The PDP-8 was legendary for it’s minimalisation, and went on to sell more than 50,000 units over a period of 20 years, and in several hardware revisions – the last being a PDP-8 on a Harris 6120 VLSI chip based on gate arrays. The PDP-8 has also been recreated in more modern hardware – both in discrete TTL and as a FPGA in VHDL.
A Flexible ALU
The ALU featured in the “NAND to Tetris” course uses 6 control lines to ingeniously control the inputs and outputs to an otherwise simple ADD/AND circuit. However, only 18 of the 64 combinations of instruction are actually used, and one bitslice the ALU contains the equivalent of 35, 2-input NAND gates – which rapidly escalates to 560 gates for a 16-bit ALU.
Constraining the instruction set to just ADD or NAND halves the number of gates needed but equally shifts the problem over to firmware to synthesise the missing operations from the ADD and NAND primitives.
Before embarking on any hardware implementation it would be good to have the means to simulate and explore possible instruction set architectures (ISAs), so the technique used to simulate EDSAC can be more widely applied.
Simulating a DIY CPU using SIMPL.
As most MISC machines are likely to have less than 32 instructions, the cpu model is likely to be relatively simple. As seen with EDSAC, the processor model can be constructed in fewer than 50 lines of code, as a case statement that decodes each instruction from memory in turn.

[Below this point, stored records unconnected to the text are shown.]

File: config.mk
export PLATFORM = sky130hd
export DESIGN_NAME = aisc_ctrl
export DESIGN_NICKNAME = d
export VERILOG_FILES = /design/src/rtl/aisc_pkg.sv /design/src/rtl/aisc_mode_regs.sv /design/src/rtl/aisc_gate.sv /design/src/rtl/aisc_ctrl.sv
export SDC_FILE = /design/constraint.sdc
export NUM_CORES = 1
export LEC_CHECK = 0
export ABC_AREA = 1
export BUFFER_PORTS_ARGS = -buffer_cell sky130_fd_sc_hd__buf_2
export CAP_MARGIN = 20
export CORE_MARGIN = 2
export CORE_UTILIZATION = 47
export CTS_CLUSTER_DIAMETER = 50
export DETAILED_ROUTE_END_ITERATION = 7
export MAX_ROUTING_LAYER = met4
export PLACE_DENSITY = 0.91
export RECOVER_POWER = 50
export SLEW_MARGIN = 5
export SYNTH_ARGS = -nofsm -noshare
export SYNTH_HDL_FRONTEND = slang
export SYNTH_SLANG_ARGS = --single-unit
File: constraint.sdc
create_clock -name clk -period 2.9 [get_ports clk]
set_input_delay 0.29 -clock clk [delete_from_list [all_inputs] [get_ports clk]]
set_output_delay 0.29 -clock clk [all_outputs]
set_load 0.02 [all_outputs]
File: src/rtl/aisc_pkg.sv
package aisc_pkg;
  localparam int unsigned WORD_W     = 32;
  localparam int unsigned CLS_SHIFT  = 27;
  localparam int unsigned AI_FLAG    = 31;
  localparam int unsigned CODE_W     = 2;

  typedef enum logic [CODE_W-1:0] {
    MODE_ALL    = 2'd0,
    MODE_SINGLE = 2'd1
  } mode_e;

  function automatic logic code_valid(input logic [CODE_W-1:0] code);
    return (code == MODE_ALL) || (code == MODE_SINGLE);
  endfunction

  function automatic logic [WORD_W-1:0] irq_word(input logic [7:0] cls);
    logic [WORD_W-1:0] w;
    w = WORD_W'(cls) << CLS_SHIFT;
    w[AI_FLAG] = 1'b1;
    return w;
  endfunction
endpackage

File: src/rtl/aisc_mode_regs.sv
module aisc_mode_regs
  import aisc_pkg::*;
#(
  parameter int unsigned N_CLS = 8,
  localparam int unsigned CLS_W = $clog2(N_CLS)
)(
  input  logic              clk,
  input  logic              rst_n,
  input  logic              mode_vld,
  input  logic [CLS_W-1:0]  mode_cls,
  input  logic [CODE_W-1:0] mode_code,
  input  logic [N_CLS-1:0]  arm_mute,
  output logic [N_CLS-1:0]  single_q,
  output logic [N_CLS-1:0]  mute_q,
  output logic              err_q
);
  logic wr_ok;
  logic wr_bad;
  assign wr_ok  = mode_vld && code_valid(mode_code);
  assign wr_bad = mode_vld && !code_valid(mode_code);

  always_ff @(posedge clk) begin
    if (!rst_n) err_q <= 1'b0;
    else        err_q <= wr_bad;
  end

  for (genvar i = 0; i < N_CLS; i++) begin : g_cls
    logic hit;
    assign hit = wr_ok && (mode_cls == CLS_W'(i));

    always_ff @(posedge clk) begin
      if (!rst_n) begin
        single_q[i] <= 1'b0;
        mute_q[i]   <= 1'b0;
      end else if (hit) begin
        single_q[i] <= (mode_code == MODE_SINGLE);
        mute_q[i]   <= 1'b0;
      end else if (arm_mute[i]) begin
        mute_q[i]   <= 1'b1;
      end
    end

    // automatic mute lands unless a mode write to this subclass wins
    a_r6_auto_mute: assert property (@(posedge clk) disable iff (!rst_n)
      (arm_mute[i] && !hit) |=> mute_q[i]);
    // a valid write to this subclass always leaves the mute bit clear
    a_r9_write_wins: assert property (@(posedge clk) disable iff (!rst_n)
      hit |=> !mute_q[i]);
    // all mode clears the single bit
    a_r1_all_clears: assert property (@(posedge clk) disable iff (!rst_n)
      (hit && mode_code == MODE_ALL) |=> !single_q[i]);
  end

  // a rejected write changes nothing when no request can mute
  a_r3_bad_stable: assert property (@(posedge clk) disable iff (!rst_n)
    (wr_bad && arm_mute == '0) |=> ($stable(single_q) && $stable(mute_q) && err_q));
endmodule

File: src/rtl/aisc_gate.sv
module aisc_gate
  import aisc_pkg::*;
#(
  parameter int unsigned N_CLS = 8,
  localparam int unsigned CLS_W = $clog2(N_CLS)
)(
  input  logic              inj_vld,
  input  logic [CLS_W-1:0]  inj_cls,
  input  logic              inj_supp,
  input  logic [N_CLS-1:0]  single_q,
  input  logic [N_CLS-1:0]  mute_q,
  output logic              pass,
  output logic              drop,
  output logic [N_CLS-1:0]  arm_mute,
  output logic [WORD_W-1:0] word
);
  logic blocked;
  assign blocked = inj_supp && mute_q[inj_cls];
  assign pass    = inj_vld && !blocked;
  assign drop    = inj_vld && blocked;
  assign word    = irq_word(8'(inj_cls));

  always_comb begin
    arm_mute = '0;
    if (pass && inj_supp && single_q[inj_cls]) arm_mute[inj_cls] = 1'b1;
  end
endmodule

File: src/rtl/aisc_ctrl.sv
module aisc_ctrl
  import aisc_pkg::*;
#(
  parameter int unsigned N_CLS = 8,
  localparam int unsigned CLS_W = $clog2(N_CLS)
)(
  input  logic                 clk,
  input  logic                 rst_n,
  input  logic                 mode_vld,
  input  logic [CLS_W-1:0]     mode_cls,
  input  logic [CODE_W-1:0]    mode_code,
  input  logic                 inj_vld,
  input  logic [CLS_W-1:0]     inj_cls,
  input  logic                 inj_supp,
  output logic                 mode_err,
  output logic                 fwd_vld,
  output logic [WORD_W-1:0]    fwd_word,
  output logic [15:0]          fwd_sch_id,
  output logic [15:0]          fwd_sch_nr,
  output logic [31:0]          fwd_parm
);
  logic [N_CLS-1:0]  single_q;
  logic [N_CLS-1:0]  mute_q;
  logic [N_CLS-1:0]  arm_mute;
  logic              pass;
  logic              drop;
  logic [WORD_W-1:0] word;

  aisc_mode_regs #(.N_CLS(N_CLS)) u_regs (
    .clk(clk), .rst_n(rst_n),
    .mode_vld(mode_vld), .mode_cls(mode_cls), .mode_code(mode_code),
    .arm_mute(arm_mute), .single_q(single_q), .mute_q(mute_q),
    .err_q(mode_err)
  );

  aisc_gate #(.N_CLS(N_CLS)) u_gate (
    .inj_vld(inj_vld), .inj_cls(inj_cls), .inj_supp(inj_supp),
    .single_q(single_q), .mute_q(mute_q),
    .pass(pass), .drop(drop), .arm_mute(arm_mute), .word(word)
  );

  always_ff @(posedge clk) begin
    if (!rst_n) begin
      fwd_vld  <= 1'b0;
      fwd_word <= '0;
    end else begin
      fwd_vld  <= pass;
      fwd_word <= pass ? word : '0;
    end
  end

  assign fwd_sch_id = '0;
  assign fwd_sch_nr = '0;
  assign fwd_parm   = '0;

  // a muted suppressible request produces no interrupt
  a_r4_drop_silent: assert property (@(posedge clk) disable iff (!rst_n)
    drop |=> !fwd_vld);
  // non-suppressible requests always come out
  a_r7_nonsupp_pass: assert property (@(posedge clk) disable iff (!rst_n)
    (inj_vld && !inj_supp) |=> fwd_vld);
  // forwarded word carries the flag and the subclass
  a_r5_word_form: assert property (@(posedge clk) disable iff (!rst_n)
    fwd_vld |-> (fwd_word[AI_FLAG] &&
                 fwd_word[CLS_SHIFT +: CLS_W] == $past(inj_cls)));
  // non-suppressible request alone leaves the bits untouched
  a_r7_bits_kept: assert property (@(posedge clk) disable iff (!rst_n)
    (inj_vld && !inj_supp && !mode_vld) |=> ($stable(mute_q) && $stable(single_q)));
endmodule

# --- Word level (Yosys, flattened, before mapping) ---
# Cells that the tools add are included.
totals:
  register_bits: 50
  output_inout_bits: 98
  elab_cells: 68
op_classes:
  n_lt_le_gt_ge: 2
  n_eq_ne: 8
  n_mux: 8
  bitwise: 1
  n_reduce_logical: 29
ops:
  columns: ["op", "n"]
  rows:
  - ["32-bit two-way mux", 1]
  - ["2-bit OR reduction", 8]
  - ["1-bit logical AND", 15]
  - ["3-bit equality test, second input constant", 4]
  - ["8-bit two-way mux", 1]
  - ["1-bit binary-select mux with 3-bit select", 2]
  - ["3-bit by 2-bit equality test with 1-bit output, second input constant", 2]
  - ["3-bit by 4-bit less-than comparator with 1-bit output, second input constant", 1]
  - ["1-bit demux with 3-bit select", 1]
  - ["3-bit by 1-bit equality test with 1-bit output, second input constant", 1]
  - ["3-bit by 1-bit greater-or-equal comparator with 1-bit output, second input constant", 1]
  - ["3-bit logical NOT", 1]
  - ["1-bit two-way mux", 3]
  - ["2-bit by 1-bit equality test with 1-bit output, second input constant", 1]
  - ["1-bit logical NOT", 2]
  - ["2-bit logical NOT", 1]
  - ["2-bit AND reduction", 1]
  - ["1-bit logical OR", 1]
  - ["1-bit inverter", 1]

# --- Depth between registers and ports, before layout ---
logic_depth:
  ltp_word: 8
  ltp_mapped: 11
  ltp_nobuf: 10

# --- Hierarchy ---
# A second synthesis with hierarchy kept.
unflattened:
  hier_cells: 361
  area_unflattened_um2: 2824.0
by_module_without_submodules:
  columns: ["module", "instances", "cells_each", "area_per_inst_um2", "seq_area_each_um2"]
  rows:
  - ["aisc_ctrl", 1, 167, 1501.4, 660.6]
  - ["aisc_mode_regs", 1, 96, 693.2, 340.3]
  - ["aisc_gate", 1, 98, 629.4, 0.0]

# --- Worst setup path before layout ---
# OpenSTA, ideal clock, no wires.
synth_timing:
  path_type: "input to register"
  from: "input inj_cls[0]"
  to: "register u_regs.mute_q[0]"
  setup_time_ns: 0.117
  t_arrival_ns: 1.130
  required_ns: 2.783
  slack_ns: 1.653
  cell_stages: 9
  n_path_buf: 2
  cell_sequence: "buf_6 inv_4 buf_6 nor3_1 nand2_1 nand3_1 nor2_4 nand4_1 a21oi_1"
synth_between:
  elab_chain_len: 8
  elab_cells_between_ends: 15
  cone_classes: "order compare (2); mux (7); reduce/logical (6)"
synth_lines:
  columns: ["element", "line_no", "source"]
  rows:
  - ["start: declaration", "aisc_ctrl.sv:13", "input logic [CLS_W-1:0] inj_cls,"]
  - ["parallel branches: the longest is 7 deep, another holds 3-bit by 4-bit less-than comparator with 1-bit output", null, null]
  - ["8-bit two-way mux (*)", "aisc_gate.sv:25", "if (pass && inj_supp && single_q[inj_cls]) arm_mute[inj_cls] = 1'b1;"]
  - ["end signal: indexed assignment", "aisc_mode_regs.sv:34", "mute_q[i] <= 1'b0;"]
  - ["end signal: indexed assignment", "aisc_mode_regs.sv:37", "mute_q[i] <= 1'b0;"]
  - ["end signal: indexed assignment", "aisc_mode_regs.sv:39", "mute_q[i] <= 1'b1;"]
  - ["end: declaration", "aisc_mode_regs.sv:14", "output logic [N_CLS-1:0] mute_q,"]
# Every way passes the cells marked *. The select of a mux whose other input is x is not followed.
# A chain may end at the register's enable or synchronous reset.

# --- Final worst setup path ---
layout_timing:
  from: "input inj_cls[1]"
  to: "register u_regs.mute_q[1]"
# The elaborated chain is that of the path after synthesis.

Populating an area of RAM with the correct instructions for the chosen processor can be done with the help of a text interpreter and a look-up table. I used a modified version of SIMPL to act as an instruction loader/builder, where an instruction in the form nX was assembled into memory. n is the address/data field of the instruction, and X is the op-code. SIMPL strips off X as a 4 or 5 bit code, and shifts it up to occupy the most significant bits of the instruction word, and places n as the lower 12-bits.
This operation was fast and reliable allowing pseudo-assembly language to be loaded directly into memory using Teraterm.

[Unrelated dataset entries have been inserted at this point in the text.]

File: src/rtl/adc_seq_path.sv
module adc_seq_path
  import adc_seq_pkg::*;
#(
  parameter int unsigned ADDR_W    = 5,
  parameter logic [15:0] RESET_CFG = 16'h4000
) (
  input  logic              clk,
  input  logic              rstN,
  input  logic              regWrEn,
  input  logic [CFG_W-1:0]  regWrData,
  input  logic              flagWrEn,
  input  logic              flagWrData,
  input  logic [ADDR_W-1:0] altLoc,
  input  logic [ADDR_W-1:0] seqLast,
  input  logic              busy,
  input  seqStrobe_t        strobe,
  output logic [CFG_W-1:0]  cfg,
  output logic              convClkEn,
  output logic              chanLast,
  output logic [ADDR_W-1:0] bufWrAddr,
  output logic              dataAvail,
  output logic              irq
);

  // configuration register, locked while busy
  always_ff @(posedge clk or negedge rstN) begin
    if (!rstN)                cfg <= RESET_CFG;
    else if (regWrEn && !busy) cfg <= regWrData;
  end

  // conversion clock divider
  logic [2:0]          divSel, divSelQ;
  logic [DIVCNT_W-1:0] divCnt, divLimit;

  assign divSel    = cfg[DIV_LSB +: 3];
  assign divLimit  = divRatioM1(divSel);
  assign convClkEn = (divCnt == divLimit) && (divSel == divSelQ);

  always_ff @(posedge clk or negedge rstN) begin
    if (!rstN) begin
      divSelQ <= RESET_CFG[DIV_LSB +: 3];
      divCnt  <= '0;
    end else begin
      divSelQ <= divSel;
      if ((divSel != divSelQ) || (divCnt == divLimit)) divCnt <= '0;
      else                                             divCnt <= divCnt + DIVCNT_W'(1);
    end
  end

  // channel pointer and buffer address
  logic [ADDR_W-1:0] chan;

  assign chanLast  = (chan == seqLast);
  assign bufWrAddr = cfg[OVR_BIT] ? altLoc : chan;

  always_ff @(posedge clk or negedge rstN) begin
    if (!rstN)                chan <= '0;
    else if (strobe.seqStart) chan <= '0;
    else if (strobe.smpTaken) chan <= chan + ADDR_W'(1);
  end

  // sample interval counter
  logic [CNT_W-1:0] smpCnt;
  logic             countHit;

  assign countHit = strobe.smpTaken && cfg[INTV_BIT] && (smpCnt == cfg[CNT_LSB +: CNT_W]);

  always_ff @(posedge clk or negedge rstN) begin
    if (!rstN)                smpCnt <= '0;
    else if (strobe.seqStart) smpCnt <= '0;
    else if (countHit)        smpCnt <= '0;
    else if (strobe.smpTaken) smpCnt <= smpCnt + CNT_W'(1);
  end

  // sticky data-available flag, setting wins over clearing
  always_ff @(posedge clk or negedge rstN) begin
    if (!rstN)                         dataAvail <= 1'b0;
    else if (countHit || strobe.seqEnd) dataAvail <= 1'b1;
    else if (flagWrEn && !flagWrData)  dataAvail <= 1'b0;
  end

  assign irq = dataAvail && cfg[IEN_BIT];

endmodule

File: src/rtl/adc_seq_ctrl.sv
module adc_seq_ctrl
  import adc_seq_pkg::*;
#(
  parameter int unsigned ADDR_W = 5
) (
  input  logic              clk,
  input  logic              rstN,
  input  logic              regWrEn,
  input  logic [15:0]       regWrData,
  output logic [15:0]       regRdData,
  input  logic              flagWrEn,
  input  logic              flagWrData,
  input  logic [ADDR_W-1:0] altLoc,
  input  logic [ADDR_W-1:0] seqLast,
  input  logic              acqExtEn,
  input  logic              startReq,
  input  logic              abortReq,
  input  logic              smpDone,
  output logic              convClkEn,
  output logic              smpStart,
  output logic              bufWrEn,
  output logic [ADDR_W-1:0] bufWrAddr,
  output logic              busy,
  output logic              dataAvail,
  output logic              irq
);

  seqStrobe_t       strobe;
  logic [CFG_W-1:0] cfg;
  logic             chanLast;

  assign regRdData = cfg;

  adc_seq_fsm i_fsm (
    .clk      (clk),
    .rstN     (rstN),
    .startReq (startReq),
    .abortReq (abortReq),
    .smpDone  (smpDone),
    .convClkEn(convClkEn),
    .chanLast (chanLast),
    .contMode (cfg[CONT_BIT]),
    .acqExt   (cfg[EXT_W-1:0]),
    .acqExtEn (acqExtEn),
    .busy     (busy),
    .smpStart (smpStart),
    .bufWrEn  (bufWrEn),
    .strobe   (strobe)
  );

  adc_seq_path #(.ADDR_W(ADDR_W)) i_path (
    .clk       (clk),
    .rstN      (rstN),
    .regWrEn   (regWrEn),
    .regWrData (regWrData),
    .flagWrEn  (flagWrEn),
    .flagWrData(flagWrData),
    .altLoc    (altLoc),
    .seqLast   (seqLast),
    .busy      (busy),
    .strobe    (strobe),
    .cfg       (cfg),
    .convClkEn (convClkEn),
    .chanLast  (chanLast),
    .bufWrAddr (bufWrAddr),
    .dataAvail (dataAvail),
    .irq       (irq)
  );

endmodule

File: config.mk
export PLATFORM = sky130hd
export DESIGN_NAME = adc_seq_ctrl
export DESIGN_NICKNAME = d
export VERILOG_FILES = /design/src/rtl/adc_seq_pkg.sv /design/src/rtl/adc_seq_fsm.sv /design/src/rtl/adc_seq_path.sv /design/src/rtl/adc_seq_ctrl.sv
export SDC_FILE = /design/constraint.sdc
export NUM_CORES = 1
export LEC_CHECK = 0
export BUFFER_PORTS_ARGS = -buffer_cell sky130_fd_sc_hd__buf_2
export CAP_MARGIN = 20
export CORE_ASPECT_RATIO = 0.9
export CORE_MARGIN = 5
export CORE_UTILIZATION = 35
export CTS_BUF_LIST = sky130_fd_sc_hd__clkbuf_8
export CTS_CLUSTER_SIZE = 10
export DETAILED_ROUTE_END_ITERATION = 10
export SYNTH_ARGS = -nofsm -noshare
export SYNTH_HDL_FRONTEND = slang
export SYNTH_SLANG_ARGS = --single-unit
File: constraint.sdc
create_clock -name clk -period 2.4 [get_ports clk]
set_input_delay 0.6 -clock clk [delete_from_list [all_inputs] [get_ports clk]]
set_output_delay 0.6 -clock clk [all_outputs]
set_load 0.05 [all_outputs]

Once the RAM contains the correct machine instructions, we use the processor model to fetch the instructions one at a time from RAM, decode them and execute the correct logical and arithmetical behaviour, updating registers, program counter and memory where necessary.
SIMPL was set up so that the “s” command could be used to single step through the instructions – giving a print out of the registers and key memory locations each step. This allowed for elementary debugging of the code.
Another SIMPL command “e” was used to preset the program counter to a given location – so that program execution could begin there.
Further commands and a more refined user interface are planned for a later date.
Great satisfaction was had having code actually run on the simulated EDSAC machine – using nothing more than a text editor, a terminal program and a MSP430 LaunchPad. Such low level computing really does not require sophisticated tools.